"""

### config.mk
export PLATFORM = sky130hd
export DESIGN_NAME = fft_frame_ctrl
export DESIGN_NICKNAME = d
export VERILOG_FILES = /design/src/rtl/fft_frame_ctrl.sv
export SDC_FILE = /design/constraint.sdc
export NUM_CORES = 1
export LEC_CHECK = 0
export CAP_MARGIN = 20
export CORE_ASPECT_RATIO = 0.5
export CORE_MARGIN = 4
export CORE_UTILIZATION = 41
export DETAILED_ROUTE_END_ITERATION = 16
export PLACE_DENSITY_LB_ADDON = 0.15
export SLEW_MARGIN = 30
export SYNTH_ARGS = -nofsm -noshare
export SYNTH_HDL_FRONTEND = slang
export SYNTH_SLANG_ARGS = --single-unit
export TNS_END_PERCENT = 1
### constraint.sdc
create_clock -name clk -period 4.05 [get_ports clk]
set_input_delay 0.81 -clock clk [delete_from_list [all_inputs] [get_ports clk]]
set_output_delay 0.81 -clock clk [all_outputs]
set_load 0.02 [all_outputs]
### src/rtl/fft_frame_ctrl.sv
// rtl/fft_frame_ctrl.sv - frame sequencer for the serial-to-parallel loader and 512-point FFT core
module fft_frame_ctrl #(
    parameter int TOTAL_SIZE  = 512,
    parameter int P_SIZE      = 16,
    parameter int TIMEOUT_CYC = 4096,
    parameter int CNT_W       = 16,
    localparam int SMP_W      = $clog2(TOTAL_SIZE),
    localparam int BLK_W      = $clog2(TOTAL_SIZE / P_SIZE),
    localparam int TO_W       = $clog2(TIMEOUT_CYC)
) (
    input  logic             clk,
    input  logic             rstn,
    input  logic             start,
    input  logic             cont_mode,
    input  logic             s_valid,
    output logic             s_ready,
    output logic             smp_en,
    output logic [SMP_W-1:0] smp_cnt,
    output logic [BLK_W-1:0] blk_idx,
    input  logic             fft_done,
    output logic             frame_valid,
    input  logic             frame_ready,
    output logic             busy,
    output logic [CNT_W-1:0] frame_cnt,
    output logic             timeout_err,
    output logic             seq_err,
    input  logic             clr_err,
    output logic [1:0]       state
);

    localparam logic [1:0] IDLE     = 2'd0;
    localparam logic [1:0] LOAD     = 2'd1;
    localparam logic [1:0] WAIT_FFT = 2'd2;
    localparam logic [1:0] HOLD     = 2'd3;

    logic [1:0]      state_nxt;
    logic [TO_W-1:0] to_cnt;
    logic            smp_last;
    logic            to_expire;
    logic            to_err_set;
    logic            seq_err_set;

    assign smp_en  = s_valid & s_ready;
    // Sample counter is a power of two, so the top bits are the block index.
    assign blk_idx = smp_cnt[SMP_W-1 -: BLK_W];

    always_comb begin
        state_nxt   = state;
        smp_last    = smp_en && (smp_cnt == SMP_W'(TOTAL_SIZE - 1));
        to_expire   = (to_cnt == TO_W'(TIMEOUT_CYC - 1));
        to_err_set  = 1'b0;
        seq_err_set = fft_done && (state != WAIT_FFT);
        case (state)
            IDLE: begin
                if (start) state_nxt = LOAD;
            end
            LOAD: begin
                if (smp_last) state_nxt = WAIT_FFT;
            end
            WAIT_FFT: begin
                // A completion on the expiry cycle still counts as done.
                if (fft_done) begin
                    state_nxt = HOLD;
                end else if (to_expire) begin
                    state_nxt  = IDLE;
                    to_err_set = 1'b1;
                end
            end
            HOLD: begin
                if (frame_ready) state_nxt = cont_mode ? LOAD : IDLE;
            end
            default: state_nxt = IDLE;
        endcase
    end

    always_ff @(posedge clk) begin
        if (rstn) begin
            state       <= IDLE;
            s_ready     <= 1'b0;
            smp_cnt     <= '0;
            frame_valid <= 1'b0;
            busy        <= 1'b0;
            frame_cnt   <= '0;
            timeout_err <= 1'b0;
            seq_err     <= 1'b0;
            to_cnt      <= '0;
        end else begin
            state       <= state_nxt;
            s_ready     <= (state_nxt == LOAD);
            busy        <= (state_nxt != IDLE);
            frame_valid <= (state_nxt == HOLD);
            if (smp_en) smp_cnt <= smp_cnt + SMP_W'(1);
            to_cnt <= (state == WAIT_FFT && state_nxt == WAIT_FFT) ? to_cnt + TO_W'(1) : '0;
            if (state == HOLD && frame_ready) frame_cnt <= frame_cnt + CNT_W'(1);
            // New error events take priority over a simultaneous clear.
            timeout_err <= to_err_set  | (timeout_err & ~clr_err);
            seq_err     <= seq_err_set | (seq_err & ~clr_err);
        end
    end

endmodule

* After elaboration in Yosys (flattened, before gate mapping) *
Cells that the tools add are included.
W data, S select, Z words.

storage, ports and cells
  register bits after elaboration = 44
  output and inout port bits = 38

cells by class
  add/sub/neg operators = 3
  eq/ne operators = 9
  muxes and demuxes = 10
  bitwise operators = 7
  reduce and logical (&&, ||, !) cells = 7

operator list
  operator                 count
  $add A16 B1 Y16 const B  1
  $add A12 B1 Y12 const B  1
  $eq A12 B12 Y1 const B   1
  $mux W2                  5
  $add A9 B1 Y9 const B    1
  $eq A9 B9 Y1 const B     1
  $eq A2 B2 Y1 const B     4
  $pmux W2 S4              1
  $eq A2 B1 Y1 const B     2
  $logic_and A1 B1 Y1      4
  $mux W1                  4
  $and A1 B1 Y1            3
  $logic_not A2 Y1         1
  $ne A2 B2 Y1 const B     1
  $not A1 Y1               2
  $or A1 B1 Y1             2
  $reduce_bool A2 Y1       1
  $reduce_or A2 Y1         1

* Depth between registers and ports, before layout *
  depth after elaboration = 8
  depth in mapped cells = 8
  depth with buffers taken out = 8

* Worst setup path after synthesis *
No wires, ideal clock.

  kind = input -> output
  start point = in s_valid
  end point = out smp_en
  data arrival time = 1.237 ns
  data required time = 3.240 ns
  path slack = 2.003 ns
  stages on the path = 2
  path through = nand2_1 clkinv_1

on the way
  word-level cells in the longest chain between the ends = 1

ends and longest elaborated chain
  what                RTL line  RTL
  start: declaration  15        input logic s_valid,
  $and A1 B1 Y1       43        assign smp_en = s_valid & s_ready;
  end: declaration    17        output logic smp_en,

No other way between the ends.

* Final worst setup path *
Same ends and word-level chain as after synthesis.

==> impl_metrics.prom <==
# TYPE chip_impl_metric gauge
chip_impl_metric{name="final_design_area_no_fill",unit="mm^2"} 0.00251
chip_impl_info{name="cpLargestDelayFamily",value="buffers and inverters"} 1
chip_impl_metric{name="final_layout_size_suffix_gt1_share",unit="%"} 4.94
chip_impl_metric{name="final.period_utilization",unit="%"} 77.2
chip_impl_metric{name="cellLeakagePower",unit="nW"} 0.817
chip_impl_info{name="setup.worst_path.start_class",value="input port"} 1
chip_impl_metric{name="routed_wirelength",unit="um"} 4060
chip_impl_metric{name="layout_setup_ws",unit="ps"} 925
chip_impl_metric{name="post_drt_via_cell_ratio",unit=""} 4.99
chip_impl_metric{name="ys_seq_elements",unit=""} 44
chip_impl_metric{name="postSynthNetCount",unit=""} 235
chip_impl_metric{name="htreeDepth",unit=""} 2
chip_impl_metric{name="report.final.setup_viol",unit=""} 0
chip_impl_info{name="crit_path_end_kind",value="output pin"} 1
chip_impl_metric{name="totalPowerFinal",unit="mW"} 0.736
chip_impl_metric{name="critical-path-max-stage-delay",unit="ps"} 610
chip_impl_metric{name="postSynthAreaPerCell",unit="um^2"} 8.93
chip_impl_metric{name="drv_slew",unit=""} 0
chip_impl_metric{name="seq_area_frac_synth",unit="%"} 44.2
chip_impl_metric{name="worst_reg_to_reg_cells",unit=""} 7
chip_impl_metric{name="area_delta_synth_final",unit="%"} 25.9
chip_impl_metric{name="rrSetupSlack",unit="ps"} 2240
chip_impl_metric{name="grt_pass1_vias",unit=""} 1574
chip_impl_metric{name="total_neg_setup_slack",unit="ps"} 0
chip_impl_metric{name="post_cts_resized",unit=""} 0
chip_impl_metric{name="grt_first_pass_wirelength",unit="um"} 7270
chip_impl_info{name="outcome",value="completed"} 1
chip_impl_metric{name="critPathRequiredTime",unit="ps"} 3240
chip_impl_metric{name="route.vias.total",unit=""} 1642
chip_impl_metric{name="cts-buffers-inserted",unit=""} 5
chip_impl_metric{name="ys.warnings.count",unit=""} 0
chip_impl_metric{name="post_synth_instance_area",unit="mm^2"} 0.00199
chip_impl_info{name="start_to_end_type_of_the_worst_setup_path",value="input port to output pin"} 1
chip_impl_info{name="cts_tree",value="built"} 1
chip_impl_metric{name="grt-ovfl-total",unit=""} 0
chip_impl_metric{name="cp.buffers_inverters",unit=""} 3
chip_impl_metric{name="die_w",unit="um"} 107
chip_impl_info{name="worst_hold_path_type",value="flop to flop"} 1
chip_impl_metric{name="pre_cts_ws",unit="ps"} 938
chip_impl_metric{name="cp_max_fo",unit=""} 8
chip_impl_metric{name="distinct_cells_synth",unit=""} 33
chip_impl_metric{name="maximum_number_of_pins_on_one_net_before_global_route_repair",unit=""} 32
chip_impl_info{name="crit_path_frequent_cell",value="sky130_fd_sc_hd__clkdlybuf4s50_1"} 1
chip_impl_metric{name="clkSinkCount",unit=""} 44
chip_impl_metric{name="cts_hold_buf",unit=""} 0
chip_impl_metric{name="initial_core_util",unit="%"} 43.9
chip_impl_metric{name="area_of_the_placeable_core",unit="mm^2"} 0.00453
chip_impl_metric{name="die-area",unit="mm^2"} 0.00610
chip_impl_metric{name="num-nets-final",unit=""} 275
chip_impl_metric{name="dpl.hpwl",unit="um"} 3060
chip_impl_metric{name="cts_buffer_depth",unit=""} 2
chip_impl_metric{name="io_pins",unit=""} 46
chip_impl_metric{name="clock_transition_at_the_registers_of_the_reported_paths",unit="ps"} 80
chip_impl_metric{name="transition_time_at_the_pin_with_the_least_slew_margin",unit="ps"} 425
chip_impl_metric{name="clk-insertion-delay-late",unit="ps"} 290
chip_impl_info{name="worst_r2r_startpoint",value="smp_cnt[0]$_SDFFE_PP0P_"} 1
chip_impl_metric{name="placedInstanceArea",unit="mm^2"} 0.00243
chip_impl_metric{name="gp_routability_congestion",unit=""} 0.866
chip_impl_metric{name="powerDensity",unit="mW/mm^2"} 294
chip_impl_metric{name="hold_depth",unit=""} 1
chip_impl_info{name="ctsRootBufferMaster",value="sky130_fd_sc_hd__clkbuf_8"} 1
chip_impl_metric{name="syn-instance-count",unit=""} 223
chip_impl_metric{name="antenna_violations_before_repair",unit=""} 0
chip_impl_info{name="timing.rr.end",value="busy$_SDFF_PP0_"} 1
chip_impl_metric{name="drt_iter0_markers",unit=""} 49
chip_impl_metric{name="antenna_cells_inserted",unit=""} 0
chip_impl_metric{name="finalHoldViolations",unit=""} 0
chip_impl_metric{name="area_of_combinational_cells_with_multiple_inputs",unit="um^2"} 988
chip_impl_metric{name="track_usage",unit="%"} 14.7
chip_impl_metric{name="final_antenna_net_count",unit=""} 0
chip_impl_metric{name="slew_headroom",unit="%"} 71.4
chip_impl_metric{name="post-cts-setup-buffer-count",unit=""} 0
chip_impl_metric{name="max-cap-violations",unit=""} 0
chip_impl_metric{name="timing.critical_path.arrival",unit="ps"} 2320
chip_impl_info{name="grt_setup_unrepaired",value="false"} 1
chip_impl_info{name="crit_start",value="s_valid"} 1
chip_impl_metric{name="nFillCells",unit=""} 437
chip_impl_metric{name="fp-row-count",unit=""} 17
chip_impl_metric{name="post_drt_wl_per_cell",unit="um"} 12.3
chip_impl_info{name="layout_common_cells",value="45 x sky130_fd_sc_hd__clkdlybuf4s50_1, 44 x sky130_fd_sc_hd__dfxtp_1, 34 x sky130_fd_sc_hd__nor2_1"} 1
chip_impl_metric{name="portBuffers",unit=""} 45
chip_impl_metric{name="drt_first_pass_iters",unit=""} 4
chip_impl_metric{name="clock_skew",unit="ps"} 2.40
chip_impl_metric{name="area.sequential",unit="um^2"} 881
chip_impl_metric{name="vdd_drop_max",unit="mV"} 0.126
chip_impl_metric{name="period_minus_slack",unit="ps"} 3130
chip_impl_info{name="worstHoldEndpoint",value="to_cnt[0]$_SDFF_PP0_"} 1
chip_impl_metric{name="dieHeight",unit="um"} 57.3
chip_impl_info{name="path_cells",value="clkdlybuf4s50_1 > nand2_1 > clkinv_1 > clkdlybuf4s50_1"} 1
chip_impl_info{name="layout.cells.most_common",value="sky130_fd_sc_hd__clkdlybuf4s50_1"} 1
chip_impl_metric{name="achievable-frequency",unit="GHz"} 0.320
chip_impl_info{name="critPathSlowestCell",value="sky130_fd_sc_hd__clkdlybuf4s50_1"} 1
chip_impl_metric{name="drt_drc_violations_left",unit=""} 0
chip_impl_info{name="hold_path_startpoint",value="to_cnt[0]$_SDFF_PP0_"} 1
chip_impl_metric{name="layout.core_utilization",unit="%"} 55.3
## flip-flops by register name, summed over array words and instances (netlist names)
register     count
frame_valid      1
s_ready          1
smp_cnt          9
to_cnt          12
frame_cnt       16
state            2
seq_err          1
timeout_err      1
busy             1
## cell families (layout without fill, tap and decap cells)
group	Yosys count	in the layout	share of synthesized area (%)
simple gates	106	106	28.3
flops	44	44	44.2
compound gates	25	25	7.23
xor+xnor	24	24	10.6
buf+inv	18	58	6.10
fa+ha+maj	4	4	2.51
mux	2	2	1.01
## synthesized netlist by cell type
cell type                   instances  area, um^2
sky130_fd_sc_hd__a21oi_1           13        65.1
sky130_fd_sc_hd__a2bb2oi_2          1        15.0
sky130_fd_sc_hd__and3_1             3        18.8
sky130_fd_sc_hd__and3_2             1        7.51
sky130_fd_sc_hd__and4_1             5        43.8
sky130_fd_sc_hd__buf_2              1        5.00
sky130_fd_sc_hd__buf_4              7        52.6
sky130_fd_sc_hd__buf_6              3        33.8
sky130_fd_sc_hd__clkbuf_1           1        3.75
sky130_fd_sc_hd__clkbuf_4           1        7.51
sky130_fd_sc_hd__clkinv_1           1        3.75
sky130_fd_sc_hd__dfxtp_1           44         881
sky130_fd_sc_hd__ha_1               4        50.1
sky130_fd_sc_hd__inv_1              4        15.0
sky130_fd_sc_hd__mux2i_1            2        20.0
sky130_fd_sc_hd__nand2_1           14        52.6
sky130_fd_sc_hd__nand2b_1           4        25.0
sky130_fd_sc_hd__nand3_1           13        65.1
sky130_fd_sc_hd__nand3_4            1        17.5
sky130_fd_sc_hd__nand4_1            9        56.3
sky130_fd_sc_hd__nand4_2            1        12.5
sky130_fd_sc_hd__nor2_1            34         128
sky130_fd_sc_hd__nor2b_1            4        25.0
sky130_fd_sc_hd__nor3_1             7        35.0
sky130_fd_sc_hd__nor4_2             1        12.5
sky130_fd_sc_hd__o21ai_0            7        35.0
sky130_fd_sc_hd__o22ai_1            1        6.26
sky130_fd_sc_hd__o31ai_1            3        22.5
sky130_fd_sc_hd__or3_1              5        31.3
sky130_fd_sc_hd__or4_1              3        22.5
sky130_fd_sc_hd__or4_4              1        11.3
sky130_fd_sc_hd__xnor2_1           12         105
sky130_fd_sc_hd__xor2_1            12         105
## report_power, final
group | total, mW | switching, mW | leakage (nW) | internal, mW
clock network | 0.259 | 0.141 | 0.0410 | 0.117
registers | 0.440 | 0.00404 | 0.356 | 0.436
logic | 0.0367 | 0.0189 | 0.420 | 0.0179
total | 0.736 | 0.164 | 0.817 | 0.571
## worst reg2reg max path, stage by stage, from the launching register on
cell                      delay, ps
sky130_fd_sc_hd__dfxtp_1        410
sky130_fd_sc_hd__ha_1           240
sky130_fd_sc_hd__nand3_1         90
sky130_fd_sc_hd__nor2_1         130
sky130_fd_sc_hd__ha_1           200
sky130_fd_sc_hd__a21oi_1         80
sky130_fd_sc_hd__o21ai_0        390
sky130_fd_sc_hd__o21ai_0        150
## through the flow
step                      hold slack, ps  instances
after floorplan                      437        223
after global placement               455        322
after global routing                 509        329
final                                477        329
after CTS                            480        329
after detailed placement             461        322
## layer usage
metal  share of wire (%)  GRT usage, %  vias to the layer above
met5                   0             0                        -
met4                0.94          4.55                        0
met3                 2.7          4.07                        5
met2                  46          23.1                       20
met1                  51          19.7                      773
li1                    -             -                      844
## cell type report
class | instances | area share, %
clock buffer | 6 | 2.90
tap | 66 | 3.30
clock inverter | 1 | 0.200
inverter | 5 | 0.749
timing repair buffer | 46 | 18.3
multi-input combinational | 161 | 39.4
sequential | 44 | 35.1
## how the worst max path moves through the flow
| stage | end | depth (start not counted) |
|---|---|---|
| 2_1_floorplan | smp_en | 2 |
| 3_3_place_gp | smp_en | 4 |
| 3_5_place_dp | smp_en | 4 |
| 4_1_cts | smp_en | 4 |
| 5_1_grt | smp_en | 4 |
| 6_report | smp_en | 4 |
Power figures use the tool's default switching activity.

"""

**Activity**
If a line of the material contains the string "group", count it; give only the total.

**Response box**
2